Bacteriology and antibiotic sensitivity in chronic suppurative otitis media in a tertiary hospital in Tamil nadu
摘要
Chronic suppurative otitis media (CSOM) remains a leading cause of preventable hearing loss, particularly in low- and middle-income countries. The bacteriological profile and antibiotic sensitivity vary geographically and are influenced by age and comorbidities such as diabetes mellitus. This study was undertaken to determine the aerobic bacteriological profile and antibiotic sensitivity patterns of CSOM in patients attending a tertiary care hospital in Tamil Nadu, with subgroup analysis for diabetic patients. A cross-sectional study was conducted from March to August 2025 in the ENT department of a tertiary hospital. Seventy-nine patients with CSOM were enrolled. Ear discharge was collected aseptically and processed for aerobic culture. Antibiotic susceptibility was determined using the Kirby–Bauer disk diffusion method for amikacin, ampicillin, cefotaxime, cefuroxime, ciprofloxacin, cotrimoxazole, gentamicin, imipenem, meropenem, piperacillin–tazobactam, and tobramycin. Staphylococcus aureus (44.3%) was the most common isolate, followed by Pseudomonas aeruginosa (34.2%), Klebsiella spp. (8.9%), Escherichia coli (5.1%), Proteus spp. (3.8%), Enterobacter spp. (2.5%), and Citrobacter spp. (1.3%). In diabetics, gram-negative bacilli predominated (57.2%). S. aureus showed highest sensitivity to amikacin (91%), gentamicin (88%), piperacillin–tazobactam (95%), imipenem (100%), and meropenem (100%). P. aeruginosa was most sensitive to imipenem (95%), meropenem (95%), piperacillin–tazobactam (92%), and ciprofloxacin (78%), but resistant to ampicillin and cotrimoxazole.
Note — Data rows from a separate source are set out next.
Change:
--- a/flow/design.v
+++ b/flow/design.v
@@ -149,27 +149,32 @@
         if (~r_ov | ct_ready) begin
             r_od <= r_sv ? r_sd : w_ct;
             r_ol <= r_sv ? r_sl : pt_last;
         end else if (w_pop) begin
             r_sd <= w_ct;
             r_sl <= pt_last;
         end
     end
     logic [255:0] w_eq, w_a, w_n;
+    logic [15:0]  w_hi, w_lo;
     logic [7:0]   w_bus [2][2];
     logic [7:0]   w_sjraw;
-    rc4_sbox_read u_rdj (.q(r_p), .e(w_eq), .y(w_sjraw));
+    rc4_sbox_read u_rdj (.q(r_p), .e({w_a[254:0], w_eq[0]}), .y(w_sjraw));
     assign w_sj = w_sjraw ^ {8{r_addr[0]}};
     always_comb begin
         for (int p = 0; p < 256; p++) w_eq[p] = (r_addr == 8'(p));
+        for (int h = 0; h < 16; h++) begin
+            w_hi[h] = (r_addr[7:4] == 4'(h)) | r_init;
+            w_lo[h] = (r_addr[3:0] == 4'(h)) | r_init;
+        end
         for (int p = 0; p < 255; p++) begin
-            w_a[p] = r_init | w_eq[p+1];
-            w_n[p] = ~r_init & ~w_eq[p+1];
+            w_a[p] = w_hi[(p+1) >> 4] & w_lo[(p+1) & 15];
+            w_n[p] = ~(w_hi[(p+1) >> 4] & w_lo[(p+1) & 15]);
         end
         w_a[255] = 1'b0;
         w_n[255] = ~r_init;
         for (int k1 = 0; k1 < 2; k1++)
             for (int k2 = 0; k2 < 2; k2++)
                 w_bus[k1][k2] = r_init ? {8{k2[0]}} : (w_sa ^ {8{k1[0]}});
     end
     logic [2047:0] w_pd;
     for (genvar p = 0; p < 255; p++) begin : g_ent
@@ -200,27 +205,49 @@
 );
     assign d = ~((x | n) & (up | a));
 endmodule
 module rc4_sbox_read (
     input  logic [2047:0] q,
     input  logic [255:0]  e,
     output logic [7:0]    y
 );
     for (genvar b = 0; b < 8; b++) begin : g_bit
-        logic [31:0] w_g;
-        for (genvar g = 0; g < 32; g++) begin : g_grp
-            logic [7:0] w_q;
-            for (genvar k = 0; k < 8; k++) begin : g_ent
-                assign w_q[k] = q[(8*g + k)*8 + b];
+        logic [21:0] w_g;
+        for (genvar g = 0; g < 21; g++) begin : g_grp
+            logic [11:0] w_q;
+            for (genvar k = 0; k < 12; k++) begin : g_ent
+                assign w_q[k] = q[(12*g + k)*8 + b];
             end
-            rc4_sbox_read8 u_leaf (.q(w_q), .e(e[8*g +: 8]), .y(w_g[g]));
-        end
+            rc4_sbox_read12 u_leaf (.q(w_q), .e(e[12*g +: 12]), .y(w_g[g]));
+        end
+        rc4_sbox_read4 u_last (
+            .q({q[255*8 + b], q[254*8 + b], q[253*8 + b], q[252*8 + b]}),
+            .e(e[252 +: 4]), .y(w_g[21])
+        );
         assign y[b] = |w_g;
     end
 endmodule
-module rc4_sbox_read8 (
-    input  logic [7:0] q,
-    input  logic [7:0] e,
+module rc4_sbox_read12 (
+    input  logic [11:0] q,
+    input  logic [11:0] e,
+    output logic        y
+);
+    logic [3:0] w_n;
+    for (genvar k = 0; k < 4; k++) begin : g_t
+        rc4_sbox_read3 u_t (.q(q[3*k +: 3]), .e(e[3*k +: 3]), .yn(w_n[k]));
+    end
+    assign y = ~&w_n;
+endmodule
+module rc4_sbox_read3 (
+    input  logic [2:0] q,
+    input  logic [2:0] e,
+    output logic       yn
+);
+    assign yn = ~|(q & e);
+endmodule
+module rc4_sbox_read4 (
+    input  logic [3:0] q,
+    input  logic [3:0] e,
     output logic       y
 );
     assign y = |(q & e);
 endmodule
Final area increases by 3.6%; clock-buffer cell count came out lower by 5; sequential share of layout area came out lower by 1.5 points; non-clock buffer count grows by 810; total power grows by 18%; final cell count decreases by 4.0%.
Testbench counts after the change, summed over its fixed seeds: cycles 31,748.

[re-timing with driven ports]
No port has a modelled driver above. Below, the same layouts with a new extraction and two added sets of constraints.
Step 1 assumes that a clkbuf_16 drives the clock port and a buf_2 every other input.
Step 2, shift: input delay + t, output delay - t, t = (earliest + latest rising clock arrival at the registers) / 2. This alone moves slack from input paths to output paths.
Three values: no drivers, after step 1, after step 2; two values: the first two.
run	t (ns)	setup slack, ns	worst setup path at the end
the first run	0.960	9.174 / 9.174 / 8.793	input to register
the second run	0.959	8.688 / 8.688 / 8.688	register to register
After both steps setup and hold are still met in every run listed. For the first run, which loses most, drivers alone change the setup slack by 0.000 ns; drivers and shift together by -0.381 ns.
Background: an optimization exercise with open tools, aiming at small area, a short achievable clock period and few clock cycles per item. Do not read the settings as production practice. Only simulation tests tie the RTL to the original design; equivalence was not proved.

## flow/run.sh

```bash
#!/bin/bash
# synth_recipe.tcl (not shown) runs the flow's synth.tcl, then flattens the netlist and writes it again
# the make line also repeats each setting of config.mk as NAME=value (left out here)
make -C /OpenROAD-flow-scripts/flow DESIGN_CONFIG=/design/flow/config.mk WORK_HOME=/design/flow/orfs CLKGATE_MAP_FILE= SYNTH_SCRIPT=/design/flow/synth_recipe.tcl finish
```

## flow/constraint.sdc

```tcl
create_clock -name core_clock -period 10.0 [get_ports {clk_i}]
set_input_delay 2.0000 -clock core_clock [delete_from_list [all_inputs] [get_ports {clk_i}]]
set_output_delay 2.0000 -clock core_clock [all_outputs]
set_load 0.01 [all_outputs]
```

## flow/design.v

```verilog
`default_nettype none
package rse_pkg;
  localparam int unsigned DataW   = 32;
  localparam int unsigned FuncW   = 3;
  localparam int unsigned StatusW = 3;
  localparam logic [FuncW-1:0] FuncPush = 3'd0;
  localparam logic [FuncW-1:0] FuncAdd  = 3'd1;
  localparam logic [FuncW-1:0] FuncSub  = 3'd2;
  localparam logic [FuncW-1:0] FuncMul  = 3'd3;
  localparam logic [FuncW-1:0] FuncDiv  = 3'd4;
  localparam logic [StatusW-1:0] StatusOk       = 3'd0;
  localparam logic [StatusW-1:0] StatusFew      = 3'd1;
  localparam logic [StatusW-1:0] StatusDivZero  = 3'd2;
  localparam logic [StatusW-1:0] StatusCount    = 3'd3;
  localparam logic [StatusW-1:0] StatusOverflow = 3'd4;
endpackage
`default_nettype wire
`default_nettype none
module rse_stack #(
  parameter int unsigned ENTRIES = 14
) (
  input  wire logic                            clk_i,
  input  wire logic                            we_i,
  input  wire logic [$clog2(ENTRIES)-1:0]      waddr_i,
  input  wire logic [rse_pkg::DataW-1:0]       wdata_i,
  input  wire logic [$clog2(ENTRIES)-1:0]      raddr_i,
  output logic [rse_pkg::DataW-1:0]            rdata_o
);
  logic [rse_pkg::DataW-1:0] mem_q [ENTRIES];
  always_ff @(posedge clk_i) begin
    if (we_i) begin
      mem_q[waddr_i] <= wdata_i;
    end
  end
  assign rdata_o = mem_q[raddr_i];
endmodule
`default_nettype wire
`default_nettype none
module rse_clz (
  input  wire logic [31:0] a_i,
  output logic [5:0]       n_o
);
  always_comb begin
    n_o = 6'd32;
    for (int i = 0; i < 32; i++) begin
      if (a_i[i]) n_o = 6'(31 - i);
    end
  end
endmodule
`default_nettype wire
`default_nettype none
module rpn_stack_evaluator_unit #(
  parameter int unsigned STACK_DEPTH = 16
) (
  input  wire logic        clk_i,
  input  wire logic        rst_ni,
  input  wire logic        s_axis_tvalid_i,
  output logic             s_axis_tready_o,
  input  wire logic [31:0] s_axis_tdata_i,   
  input  wire logic [2:0]  s_axis_tuser_i,   
  input  wire logic        s_axis_tlast_i,
  output logic             m_axis_tvalid_o,
  input  wire logic        m_axis_tready_i,
  output logic [31:0]      m_axis_tdata_o,   
  output logic [2:0]       m_axis_tuser_o    
);
  localparam int unsigned W  = rse_pkg::DataW;
  localparam int unsigned ME = STACK_DEPTH - 2;      
  localparam int unsigned MW = $clog2(ME);
  localparam int unsigned CW = $clog2(STACK_DEPTH + 1);
  localparam logic [2:0] SIdle = 3'd0;
  localparam logic [2:0] SMul  = 3'd1;
  localparam logic [2:0] SDivA = 3'd2;
  localparam logic [2:0] SDiv  = 3'd3;
  localparam logic [2:0] SFix  = 3'd4;
  logic                        in_v_q;
  logic [rse_pkg::FuncW-1:0]   in_f_q;
  logic [W-1:0]                in_d_q;
  logic                        in_l_q;
  logic [W-1:0]                t_q, t_d;
  logic [W-1:0]                n_q, n_d;
  logic [CW-1:0]               cnt_q, cnt_d;
  logic [rse_pkg::StatusW-1:0] err_q, err_d;
  logic [2:0]                  st_q, st_d;
  logic [W-1:0]                x_q, x_d;
  logic [4:0]                  it_q, it_d;
  logic                        neg_q, neg_d;
  logic                        prev_q, prev_d;
  logic                        opl_q, opl_d;       
  logic                        hold_q, hold_d;     
  logic                        ov_q, ov_d;
  logic [rse_pkg::StatusW-1:0] os_q, os_d;
  logic [W-1:0]                ox_q, ox_d;
  logic                        accept, exec, out_free;
  logic                        mem_we;
  logic [MW-1:0]               mem_waddr, mem_raddr;
  logic [W-1:0]                mem_rdata;
  logic [CW-1:0]               cnt_m2, cnt_m3;
  logic                        a_en, b_inv, b_cin;
  logic [W-1:0]                b_op;
  logic [W:0]                  sum;
  logic [5:0]                  clz_n, clz_t;
  logic                        sgn_mask;
  logic [5:0]                  shamt;
  logic [2:0]                  bd;
  logic                        bd_zero, bd_two, bd_neg;
  logic                        mul_done;
  logic [W-1:0]                quo;
  logic                        fin;
  logic [CW-1:0]               fin_cnt;
  logic [rse_pkg::StatusW-1:0] fin_err;
  logic [W-1:0]                fin_val;
  assign exec            = in_v_q && (st_q == SIdle) && !hold_q;
  assign s_axis_tready_o = !in_v_q || ((st_q == SIdle) && !hold_q);
  assign accept          = s_axis_tvalid_i && s_axis_tready_o;
  assign out_free        = !ov_q || m_axis_tready_i;
  assign cnt_m2    = cnt_q - CW'(2);
  assign cnt_m3    = cnt_q - CW'(3);
  assign mem_waddr = cnt_m2[MW-1:0];
  assign mem_raddr = cnt_m3[MW-1:0];
  rse_stack #(
    .ENTRIES(ME)
  ) u_stack (
    .clk_i   (clk_i),
    .we_i    (mem_we),
    .waddr_i (mem_waddr),
    .wdata_i (n_q),
    .raddr_i (mem_raddr),
    .rdata_o (mem_rdata)
  );
  assign sgn_mask = (st_q == SIdle);
  rse_clz u_clz_n (.a_i(n_q ^ {W{n_q[W-1] & sgn_mask}}), .n_o(clz_n));
  rse_clz u_clz_t (.a_i(t_q ^ {W{t_q[W-1] & sgn_mask}}), .n_o(clz_t));
  assign shamt = clz_t - clz_n;
  assign bd      = {x_q[1], x_q[0], prev_q};
  assign bd_zero = (bd == 3'b000) || (bd == 3'b111);
  assign bd_two  = (bd == 3'b011) || (bd == 3'b100);
  assign bd_neg  = bd[2] && !bd_zero;
  assign mul_done = (x_q[W-1:1] == '0) || (x_q[W-1:1] == '1);
  assign sum = {1'b0, (a_en ? n_q : W'(0))} + {1'b0, b_op ^ {W{b_inv}}} + (W+1)'(b_cin);
  assign quo = {x_q[W-2:0], sum[W]};
  always_comb begin
    a_en  = 1'b1;
    b_op  = t_q;
    b_inv = 1'b0;
    b_cin = 1'b0;
    case (st_q)
      SIdle: begin
        if (in_f_q == rse_pkg::FuncSub) begin
          b_inv = 1'b1;
          b_cin = 1'b1;
        end else if (in_f_q == rse_pkg::FuncDiv) begin
          a_en  = 1'b0;
          b_inv = 1'b1;
          b_cin = 1'b1;
        end
      end
      SMul: begin
        b_op  = bd_zero ? W'(0) : (bd_two ? {t_q[W-2:0], 1'b0} : t_q);
        b_inv = bd_neg;
        b_cin = bd_neg;
      end
      SDiv: begin
        b_inv = 1'b1;
        b_cin = 1'b1;
      end
      SFix: begin
        a_en  = 1'b0;
        b_cin = 1'b1;
      end
      default: begin
      end
    endcase
  end
  always_comb begin
    t_d     = t_q;
    n_d     = n_q;
    cnt_d   = cnt_q;
    err_d   = err_q;
    st_d    = st_q;
    x_d     = x_q;
    it_d    = it_q;
    neg_d   = neg_q;
    prev_d  = prev_q;
    opl_d   = opl_q;
    mem_we  = 1'b0;
    fin     = hold_q;
    if (exec) begin
      if (err_q == rse_pkg::StatusOk) begin
        case (in_f_q)
          rse_pkg::FuncPush: begin
            if (cnt_q == CW'(STACK_DEPTH)) begin
              err_d = rse_pkg::StatusOverflow;
            end else begin
              mem_we = (cnt_q >= CW'(2));
              n_d    = t_q;
              t_d    = in_d_q;
              cnt_d  = cnt_q + CW'(1);
            end
          end
          rse_pkg::FuncAdd, rse_pkg::FuncSub, rse_pkg::FuncMul, rse_pkg::FuncDiv: begin
            if (cnt_q < CW'(2)) begin
              err_d = rse_pkg::StatusFew;
            end else if (in_f_q == rse_pkg::FuncMul) begin
              st_d   = SMul;
              prev_d = 1'b0;
              n_d    = '0;
              if (clz_n > clz_t) begin
                x_d = n_q;
              end else begin
                x_d = t_q;
                t_d = n_q;
              end
            end else if (in_f_q == rse_pkg::FuncDiv) begin
              if (t_q == '0) begin
                err_d = rse_pkg::StatusDivZero;
              end else begin
                st_d  = SDivA;
                neg_d = n_q[W-1] ^ t_q[W-1];
                n_d   = n_q[W-1] ? W'(0) - n_q : n_q;
                t_d   = t_q[W-1] ? sum[W-1:0] : t_q;
              end
            end else begin
              t_d   = sum[W-1:0];
              n_d   = mem_rdata;
              cnt_d = cnt_q - CW'(1);
            end
          end
          default: begin
          end
        endcase
      end
      if (in_l_q) begin
        if (st_d == SIdle) begin
          fin = 1'b1;
        end else begin
          opl_d = 1'b1;
        end
      end
    end
    case (st_q)
      SMul: begin
        n_d    = sum[W-1:0];
        x_d    = {{2{x_q[W-1]}}, x_q[W-1:2]};
        prev_d = x_q[1];
        t_d    = {t_q[W-3:0], 2'b00};
        if (mul_done) begin
          st_d  = SIdle;
          t_d   = sum[W-1:0];
          n_d   = mem_rdata;
          cnt_d = cnt_q - CW'(1);
          fin   = opl_q;
          opl_d = 1'b0;
        end
      end
      SDivA: begin
        if (clz_t < clz_n) begin
          st_d  = SIdle;
          t_d   = '0;
          n_d   = mem_rdata;
          cnt_d = cnt_q - CW'(1);
          fin   = opl_q;
          opl_d = 1'b0;
        end else begin
          st_d = SDiv;
          t_d  = t_q << shamt[4:0];
          it_d = shamt[4:0];
          x_d  = '0;
        end
      end
      SDiv: begin
        if (sum[W]) begin
          n_d = sum[W-1:0];
        end
        x_d  = quo;
        t_d  = {1'b0, t_q[W-1:1]};
        it_d = it_q - 5'd1;
        if (it_q == 5'd0) begin
          if (neg_q) begin
            st_d = SFix;
            t_d  = ~quo;
          end else begin
            st_d  = SIdle;
            t_d   = quo;
            n_d   = mem_rdata;
            cnt_d = cnt_q - CW'(1);
            fin   = opl_q;
            opl_d = 1'b0;
          end
        end
      end
      SFix: begin
        st_d  = SIdle;
        t_d   = sum[W-1:0];
        n_d   = mem_rdata;
        cnt_d = cnt_q - CW'(1);
        fin   = opl_q;
        opl_d = 1'b0;
      end
      default: begin
      end
    endcase
  end
  assign fin_cnt = cnt_d;
  assign fin_err = err_d;
  assign fin_val = t_d;
  always_comb begin
    ov_d   = ov_q && !m_axis_tready_i;
    os_d   = os_q;
    ox_d   = ox_q;
    hold_d = 1'b0;
    if (fin) begin
      if (out_free) begin
        ov_d = 1'b1;
        ox_d = '0;
        if (fin_err != rse_pkg::StatusOk) begin
          os_d = fin_err;
        end else if (fin_cnt == CW'(1)) begin
          os_d = rse_pkg::StatusOk;
          ox_d = fin_val;
        end else begin
          os_d = rse_pkg::StatusCount;
        end
      end else begin
        hold_d = 1'b1;
      end
    end
  end
  always_ff @(posedge clk_i or negedge rst_ni) begin
    if (!rst_ni) begin
      in_v_q <= 1'b0;
      cnt_q  <= '0;
      err_q  <= rse_pkg::StatusOk;
      st_q   <= SIdle;
      opl_q  <= 1'b0;
      hold_q <= 1'b0;
      ov_q   <= 1'b0;
    end else begin
      if (accept) begin
        in_v_q <= 1'b1;
      end else if (exec) begin
        in_v_q <= 1'b0;
      end
      st_q   <= st_d;
      opl_q  <= opl_d;
      hold_q <= hold_d;
      ov_q   <= ov_d;
      if (fin && out_free) begin
        cnt_q <= '0;
        err_q <= rse_pkg::StatusOk;
      end else begin
        cnt_q <= cnt_d;
        err_q <= err_d;
      end
    end
  end
  always_ff @(posedge clk_i) begin
    if (accept) begin
      in_f_q <= s_axis_tuser_i;
      in_d_q <= s_axis_tdata_i;
      in_l_q <= s_axis_tlast_i;
    end
    t_q    <= t_d;
    n_q    <= n_d;
    x_q    <= x_d;
    it_q   <= it_d;
    neg_q  <= neg_d;
    prev_q <= prev_d;
    os_q   <= os_d;
    ox_q   <= ox_d;
  end
  assign m_axis_tvalid_o = ov_q;
  assign m_axis_tdata_o  = ox_q;
  assign m_axis_tuser_o  = os_q;
endmodule
`default_nettype wire
```

## flow/config.mk

```make
export PLATFORM = sky130hd
export DESIGN_NAME = rpn_stack_evaluator_unit
export DESIGN_NICKNAME = rpn_stack_evaluator_unit
export VERILOG_FILES = /design/flow/design.v
export SDC_FILE = /design/flow/constraint.sdc
export NUM_CORES = 4
export LEC_CHECK = 0
export CAP_MARGIN = 20
export CORE_MARGIN = 2
export CORE_UTILIZATION = 40
export SLEW_MARGIN = 20
```

==> results of run 1 <==
==> state kept, by name (all words and copies together) (netlist names), 3 cells and up <==
| signal | count |
|---|---|
| u_stack.mem_q | 448 |
| n_q | 32 |
| st_q | 3 |
| cnt_q | 5 |
| it_q | 5 |
| x_q | 32 |
| ox_q | 32 |
| os_q | 3 |
| in_f_q | 3 |
| err_q | 3 |
| t_q | 32 |
| in_d_q | 32 |
==> layer usage <==
layer	vias up	global-route usage, %	routed length (um)
li1	12300	-	-
met1	14000	38.5	52200
met2	1779	41.2	54800
met3	393	7.43	15100
met4	6	14.1	7320
met5	-	0.259	59
==> worst max-delay path: stages (launching register included) <==
cell and delay, ns:
dfxtp_1 0.97, or4b_2 0.82, a21oi_1 0.18, a21oi_1 0.09, nor3_1 0.31, o21ai_0 0.13
a21oi_1 0.15, a221oi_1 0.09, o21ai_0 0.23, a31oi_1 0.20, ha_1 0.29, fa_2 0.46
nor2b_1 0.12, o21ai_0 0.10, a21boi_1 0.20, o21ai_0 0.26, a21oi_1 0.77, and2_1 0.54
nor3_1 0.12, nor3_1 0.43, or3_1 0.50, nor3_1 0.10
==> cell families after synthesis <==
logic type | after synthesis | synth area share (%)
AO/OA/AOI/OAI | 947 | 17.9
AND/OR/NAND/NOR | 848 | 11.4
flip-flops | 637 | 51.0
buffers and inverters | 349 | 3.88
multiplexers | 237 | 10.9
XOR/XNOR | 125 | 3.08
adder cells (fa/ha/maj) | 50 | 1.83
==> stage by stage <==
stage               hold slack (ns)  worst slack [ns]  utilization [%]  instances
floorplan                     0.464              3.34                -       3193
global placement              0.473              2.73             42.9       4273
detailed placement            0.480              2.61             42.9       4273
CTS                           0.492              2.56             45.4       4399
global route                  0.531              2.11             45.5       4400
finish                        0.494              2.59             45.5       4400
==> cell type report <==
class	count	area share, %
Inverter	53	0.497
Clock inverter	37	0.874
Timing Repair Buffer	212	4.48
Multi-Input combinational cell	2207	40.7
Clock buffer	89	4.63
Sequential cell	637	45.2
Tap cell	1165	3.64
==> worst paths after layout <==
path                            startpoint  endpoint  slack, ns  cells past startpoint
worst max-delay path               n_q[31]   ox_q[8]       2.59                     21
worst min-delay path                 opl_q     opl_q       0.49                      1
worst max register to register     n_q[31]   ox_q[8]       2.59                     21
worst min register to register       opl_q     opl_q       0.49                      1
max in group asynchronous           rst_ni  cnt_q[0]       7.62                      1
min in group asynchronous           rst_ni   st_q[0]       1.81                      1
==> layout by cell type (no fill, tap or decap), types with 71 or more instances in the layout <==
cell and instances:
xnor2_1 95, buf_4 135, nand2_1 282, nor2_1 194, clkdlybuf4s50_1 76, edfxtp_1 527
a21oi_1 199, o21ai_0 233, clkbuf_16 71, dfxtp_1 95, mux4_2 120, mux2i_1 109
==> synthesized netlist by cell type, types with 18 or more instances <==
| cell | number | share of area, % |
|---|---|---|
| a211oi_1 | 52 | 1.1 |
| o211ai_1 | 23 | 0.49 |
| edfxtp_1 | 527 | 45 |
| xnor2_1 | 97 | 2.4 |
| or2_2 | 18 | 0.32 |
| a21oi_1 | 199 | 2.8 |
| a221o_1 | 27 | 0.76 |
| a22oi_1 | 62 | 1.3 |
| o22ai_1 | 29 | 0.51 |
| xor2_1 | 28 | 0.69 |
| a221oi_1 | 58 | 1.4 |
| mux4_2 | 120 | 7.6 |
| nor2_1 | 198 | 2.1 |
| and2_1 | 72 | 1.3 |
| dfxtp_1 | 95 | 5.4 |
| buf_2 | 29 | 0.41 |
| nand3_1 | 62 | 0.87 |
| inv_1 | 53 | 0.56 |
| nand2b_1 | 21 | 0.37 |
| o21ai_0 | 236 | 3.3 |
| mux2i_1 | 109 | 3.1 |
| nand2_1 | 282 | 3.0 |
| or3_1 | 18 | 0.32 |
| ha_1 | 47 | 1.7 |
| a21o_1 | 33 | 0.70 |
| nand4_1 | 23 | 0.41 |
| nor4_1 | 29 | 0.51 |
| a31oi_1 | 32 | 0.56 |
| clkbuf_1 | 236 | 2.5 |
| o221ai_1 | 62 | 1.5 |
| nor3_1 | 54 | 0.76 |
| buf_1 | 25 | 0.26 |
| and3_1 | 27 | 0.48 |
==> flow_summary.toml, run 1 <==
[run_status]
outcome = "timing/DRC/antenna clean"

[placement]
gp_congestion = 1.01
place.port_buffers = 76
dp_hpwl_um = 84900
placed_area_um2 = 37800

[final_layout]
n_fill_cell = 8153
post-route-cell-area_um2 = 40100
num_antenna_cells = 0
drive_gt1_share_pct = 13.9
multiInputGateArea_um2 = 16300
nets = 3272
final-seq-area_um2 = 18100
syn2layout_area_growth_pct = 12.9

[route]
drtIter0Drc = 4247
drcViolationCount = 0
drt-wirelength-per-cell_um = 29.4
first_pass_iters = 7
via_count = 28500
wl_um = 129000
postRouteAntennaNets = 0
vias_per_cell = 6.47

[hold_path]
worstHoldPathType = "reg2reg"

[worst_setup_path]
cp-start-kind = "register"
cp_max_fo = 27
worstPathRequired_ns = 10.33
cp-end-kind = "register"
crit_arrival_ns = 7.74
criticalPathCategory = "reg2reg"

[grt]
grt_usage_pct = 28.1
grt_pass1_vias = 26700
gr-total-overflow = 0
antenna_found_initial = 2
grt_pass1_wl_um = 188000
grt_max_degree = 67

[cts]
cts-resized-gates = 0
clk_latency_ns = 0.64
clock_tree.root_cell = "clkbuf_16"
cts_num_sinks = 637
cts-htree-levels = 3
ctsHoldBuffers = 0
cts_tree = "yes"
clockBufferDepth = 3
cts_buffers = 71
clk_pin_slew_worst_paths_ns = 0.06
post_cts_buffers = 0

[run]
cap_viol_max_count = 0

[yosys]
synth_cell_types = 88
avgSynthCellArea_um2 = 11.1
mappedNetlistNets = 3283
synth_warnings = 3
ys.flop_type = "edfxtp_1"
seq_area_frac_synth_pct = 51.0
yosys_register_bits = 637
syn_area_um2 = 35500
synthCells = 3193
synth_edf_count = 527
async_flop_share_pct = 2.35

[timing]
worstMarginPinSlew_ns = 1.31
slew_headroom_pct = 12.2
hold_viol = 0
clock_skew_ns = 0.0436
setup_viol = 0
max_freq_mhz = 135
min_period_ns = 7.41
maxSlewViolCount = 0
setup_tns_ns = 0
rsz0062_at_grt = "false"
fin_crit_sh_pct = 74.1

[die]
num_io_pins = 77
die_area_um2 = 91100
die_w_um = 302
fp.dieH_um = 302
rows = 109
initial_core_util_pct = 40.3
core_um2 = 88100
Testbench counts, summed over its fixed seeds: cycles 76,038, tokens 32,033.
Antibiotic resistance in our culture and sensitivity study showed high resistance to ampicillin (60–100%) and cotrimoxazole (48–100%) across the bacterial isolates. S. aureus and P. aeruginosa are the predominant CSOM pathogens. Aminoglycosides, carbapenems, and piperacillin–tazobactam are highly effective, while ampicillin and cotrimoxazole are ineffective. Empirical therapy should be guided by age- and comorbidity-specific antibiograms.